§ **Task brief**
Begin with the first line of the entries below. Copy each line exactly, stopping after the one that contains "after global routing,17,mem_q[3]$_SDFF_PN1_,-0.04".

§ **Exercise data**
——

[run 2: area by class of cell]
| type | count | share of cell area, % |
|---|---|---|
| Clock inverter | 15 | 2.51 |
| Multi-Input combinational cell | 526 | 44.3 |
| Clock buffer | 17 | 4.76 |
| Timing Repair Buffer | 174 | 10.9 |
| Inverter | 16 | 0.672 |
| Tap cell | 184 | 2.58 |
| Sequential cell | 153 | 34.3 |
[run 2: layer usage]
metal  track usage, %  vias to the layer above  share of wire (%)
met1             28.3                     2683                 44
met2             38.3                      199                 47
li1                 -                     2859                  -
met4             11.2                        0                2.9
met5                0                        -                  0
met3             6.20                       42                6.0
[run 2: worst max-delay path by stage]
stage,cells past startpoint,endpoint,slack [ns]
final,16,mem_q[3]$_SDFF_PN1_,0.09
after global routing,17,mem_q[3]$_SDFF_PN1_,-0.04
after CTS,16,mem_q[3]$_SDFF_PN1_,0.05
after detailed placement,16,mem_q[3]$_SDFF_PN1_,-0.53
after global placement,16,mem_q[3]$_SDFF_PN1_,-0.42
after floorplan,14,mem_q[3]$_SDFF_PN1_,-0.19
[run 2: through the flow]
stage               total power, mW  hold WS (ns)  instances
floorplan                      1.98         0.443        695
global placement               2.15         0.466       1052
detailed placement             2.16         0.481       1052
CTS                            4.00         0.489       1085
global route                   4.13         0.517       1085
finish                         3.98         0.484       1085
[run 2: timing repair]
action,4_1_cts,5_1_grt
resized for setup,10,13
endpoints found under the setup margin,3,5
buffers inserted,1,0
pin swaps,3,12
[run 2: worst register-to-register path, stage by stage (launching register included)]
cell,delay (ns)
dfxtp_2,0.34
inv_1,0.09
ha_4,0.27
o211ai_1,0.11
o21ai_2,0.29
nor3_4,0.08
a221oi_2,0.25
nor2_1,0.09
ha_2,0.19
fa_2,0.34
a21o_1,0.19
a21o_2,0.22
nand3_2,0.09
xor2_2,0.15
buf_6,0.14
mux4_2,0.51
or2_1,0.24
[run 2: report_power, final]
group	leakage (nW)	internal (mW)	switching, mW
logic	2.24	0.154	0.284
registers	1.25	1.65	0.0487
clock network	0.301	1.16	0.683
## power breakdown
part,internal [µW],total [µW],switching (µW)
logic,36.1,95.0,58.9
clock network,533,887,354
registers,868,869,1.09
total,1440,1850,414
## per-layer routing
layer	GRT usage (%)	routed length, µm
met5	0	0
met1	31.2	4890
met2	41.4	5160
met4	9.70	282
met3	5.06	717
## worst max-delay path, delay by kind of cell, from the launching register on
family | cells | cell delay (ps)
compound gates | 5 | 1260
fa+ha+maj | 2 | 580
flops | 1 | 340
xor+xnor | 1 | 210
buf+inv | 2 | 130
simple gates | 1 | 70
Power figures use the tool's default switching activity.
<file path="src/core/wwdt_pkg.sv">
package wwdt_pkg;
    // Oscillator and prescaler timing
    localparam int          OSC_FREQ_KHZ    = 32;            // Nominal oscillator rate
    localparam int          PRE_PERIOD_US_S = 1000;          // Prescaler period, divide-by-32
    localparam int          PRE_PERIOD_US_L = 4000;          // Prescaler period, divide-by-128
    localparam int          CLK_PERIOD_NS   = 8;             // System clock period
    localparam int          PRE_PERIOD_CYC_S = PRE_PERIOD_US_S * 1000 / CLK_PERIOD_NS; // Cycles, short mode
    // Prescaler widths in bits
    localparam logic [4:0]  PRE_BITS_SHORT  = 5'h05;         // Divide by 32
    localparam logic [4:0]  PRE_BITS_LONG   = 5'h07;         // Divide by 128
    // Combined prescaler and postscaler count width
    localparam int          CNT_W           = 22;
    // Reset values
    localparam logic        SW_EN_RST       = 1'h0;          // Software enable after reset
    localparam logic        FLAG_RST        = 1'h0;          // Time-out flag after power-on
    // Status bit positions in the reset control register
    localparam int          BIT_SW_ENABLE   = 5;
    localparam int          BIT_TIMEOUT     = 4;
    localparam int          BIT_SLEEP       = 3;
    localparam int          BIT_IDLE        = 2;

    // Configuration word fields
    typedef struct packed {
        logic       hw_wdog_enable;    // Watchdog always on
        logic       window_disable;    // 1 selects non-window mode
        logic       prescale_select;   // 1 selects divide by 128
        logic [3:0] postscale_select;  // Ratio is two to this power
    } wwdt_config_s;

    // Power state
    typedef enum logic [1:0] {
        ST_RUN   = 2'b01,
        ST_SAVE  = 2'b10
    } wwdt_state_e;
endpackage : wwdt_pkg

</file>
<file path="src/core/wwdt_top.sv">
`timescale 1ns/100ps
// Overview of operation
// - Counts oscillator ticks; enable also starts oscillator
// - Prescaler divides by 32 or 128
// - Prescaler period about 1 ms or 4 ms
// - Four-bit postscaler picks ratio 1 to 32768
// - Resets, switches, power-save and clears zero counters
// - Counts in sleep; time-out wakes device
// - Hardware enable forces watchdog and oscillator on
// - Otherwise software enable bit gates watchdog
// - Every device reset clears software enable
// - Window disable bit selects non-window mode
// - Early clear while awake in window mode causes reset
// - Time-out sets sticky flag until software clears
module wwdt_top
    import wwdt_pkg::*;
(
    input  wire logic                   CLK,               // System clock, 125 MHz
    input  wire logic                   RST_B,             // Power-on reset, async, active low
    input  wire wwdt_pkg::wwdt_config_s CONFIG,            // Configuration word fields
    input  wire logic                   OSC_TICK,          // One pulse per oscillator period
    input  wire logic                   DEV_RESET,         // Any device reset, one-cycle pulse
    input  wire logic                   CLK_SWITCH_DONE,   // Clock switch completed, pulse
    input  wire logic                   POWER_SAVE_INSTR,  // Sleep or idle entered, pulse
    input  wire logic                   WAKE_EVENT,        // Other wake source, pulse
    input  wire logic                   CLEAR_INSTR,       // Watchdog clear instruction, pulse
    input  wire logic                   SW_ENABLE_WR,      // Write strobe for software enable
    input  wire logic                   SW_ENABLE_DATA,    // Value written to software enable
    input  wire logic                   TIMEOUT_FLAG_CLR,  // Software clear of time-out flag
    output logic                        OSC_ENABLE,        // Oscillator run request
    output logic                        SW_ENABLE,         // Software enable bit readback
    output logic                        TIMEOUT_FLAG,      // Sticky time-out flag
    output logic                        RESET_REQ,         // Watchdog reset request, pulse
    output logic                        WAKE_REQ,          // Wake from power save, pulse
    output logic                        IN_POWER_SAVE      // Core is in sleep or idle
);
    import wwdt_pkg::*;

    logic [CNT_W-1:0] cnt;            // Prescaler and postscaler chain
    logic [CNT_W-1:0] next_cnt;       // Next count
    wwdt_state_e      state;          // Power state
    wwdt_state_e      next_state;     // Next power state
    logic             sw_en;          // Software enable bit
    logic             next_sw_en;     // Next software enable
    logic             flag;           // Time-out flag
    logic             next_flag;      // Next flag
    logic             rst_req;        // Registered reset request
    logic             next_rst_req;   // Next reset request
    logic             wake;           // Registered wake request
    logic             next_wake;      // Next wake request
    logic             osc_en;         // Registered oscillator enable
    logic             enabled;        // Watchdog running
    logic [4:0]       period_bits;    // Log2 of the full period in ticks
    logic [CNT_W:0]   total;          // Ticks per time-out period
    logic [CNT_W-1:0] last;           // Final count before time-out
    logic [CNT_W-1:0] win_start;      // First count of the last quarter
    logic             timeout;        // Time-out this cycle
    logic             early;          // Clear issued outside the window
    logic             wake_exit;      // Leaving power save this cycle
    logic             clr_evt;        // Counter clear this cycle

    // Enable and period decode
    always_comb begin
        enabled     = CONFIG.hw_wdog_enable | sw_en;
        // Prescaler width, then postscaler ratio on top
        period_bits = (CONFIG.prescale_select ? PRE_BITS_LONG : PRE_BITS_SHORT)
                      + {1'b0, CONFIG.postscale_select};
        total       = {{CNT_W{1'b0}}, 1'b1} << period_bits;
        last        = CNT_W'(total - 1'b1);
        win_start   = CNT_W'(total - (total >> 2));
    end

    // Event decode
    always_comb begin
        timeout   = enabled & OSC_TICK & (cnt == last);
        early     = enabled & CLEAR_INSTR & (state == ST_RUN)
                    & ~CONFIG.window_disable & (cnt < win_start);
        wake_exit = (state == ST_SAVE) & (WAKE_EVENT | timeout);
        // Any of these zeroes the whole chain; a stopped watchdog stays zero
        clr_evt   = DEV_RESET | CLK_SWITCH_DONE | POWER_SAVE_INSTR
                    | wake_exit | CLEAR_INSTR | ~enabled;
    end

    // Counter next value
    always_comb begin
        if (clr_evt) begin
            next_cnt = '0;
        end else if (timeout) begin
            next_cnt = '0;                                                     // Restart after time-out
        end else if (OSC_TICK) begin
            next_cnt = cnt + 1'b1;
        end else begin
            next_cnt = cnt;                                                    // Hold between ticks
        end
    end

    // Power state next value
    always_comb begin
        next_state = state;
        unique case (state)
            ST_RUN: begin
                if (POWER_SAVE_INSTR && !DEV_RESET) begin
                    next_state = ST_SAVE;                                      // Enter sleep or idle
                end
            end
            ST_SAVE: begin
                if (wake_exit || DEV_RESET) begin
                    next_state = ST_RUN;
                end
            end
            default: begin
                next_state = ST_RUN;                                           // Recover illegal code
            end
        endcase
    end

    // Control and status next values
    always_comb begin
        // Software enable; device reset clears it
        if (DEV_RESET) begin
            next_sw_en = 1'b0;
        end else if (SW_ENABLE_WR) begin
            next_sw_en = SW_ENABLE_DATA;
        end else begin
            next_sw_en = sw_en;
        end
        // Sticky flag; a new event wins over a software clear
        if (timeout || early) begin
            next_flag = 1'b1;
        end else if (TIMEOUT_FLAG_CLR) begin
            next_flag = 1'b0;
        end else begin
            next_flag = flag;
        end
        next_rst_req = (timeout & (state == ST_RUN)) | early;
        next_wake    = timeout & (state == ST_SAVE);
    end

    // State registers
    always_ff @(posedge CLK or negedge RST_B) begin
        if (!RST_B) begin
            cnt     <= '0;
            state   <= ST_RUN;
            sw_en   <= SW_EN_RST;
            flag    <= FLAG_RST;
            rst_req <= 1'b0;
            wake    <= 1'b0;
            osc_en  <= 1'b0;
        end else begin
            cnt     <= next_cnt;
            state   <= next_state;
            sw_en   <= next_sw_en;
            flag    <= next_flag;
            rst_req <= next_rst_req;
            wake    <= next_wake;
            osc_en  <= enabled;
        end
    end

    // Outputs from flip-flops; IN_POWER_SAVE is decoded from the state register
    assign OSC_ENABLE    = osc_en;
    assign SW_ENABLE     = sw_en;
    assign TIMEOUT_FLAG  = flag;
    assign RESET_REQ     = rst_req;
    assign WAKE_REQ      = wake;
    assign IN_POWER_SAVE = (state == ST_SAVE);
endmodule : wwdt_top

</file>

——

§ **The completed task**
[run 2: area by class of cell]
| type | count | share of cell area, % |
|---|---|---|
| Clock inverter | 15 | 2.51 |
| Multi-Input combinational cell | 526 | 44.3 |
| Clock buffer | 17 | 4.76 |
| Timing Repair Buffer | 174 | 10.9 |
| Inverter | 16 | 0.672 |
| Tap cell | 184 | 2.58 |
| Sequential cell | 153 | 34.3 |
[run 2: layer usage]
metal  track usage, %  vias to the layer above  share of wire (%)
met1             28.3                     2683                 44
met2             38.3                      199                 47
li1                 -                     2859                  -
met4             11.2                        0                2.9
met5                0                        -                  0
met3             6.20                       42                6.0
[run 2: worst max-delay path by stage]
stage,cells past startpoint,endpoint,slack [ns]
final,16,mem_q[3]$_SDFF_PN1_,0.09
after global routing,17,mem_q[3]$_SDFF_PN1_,-0.04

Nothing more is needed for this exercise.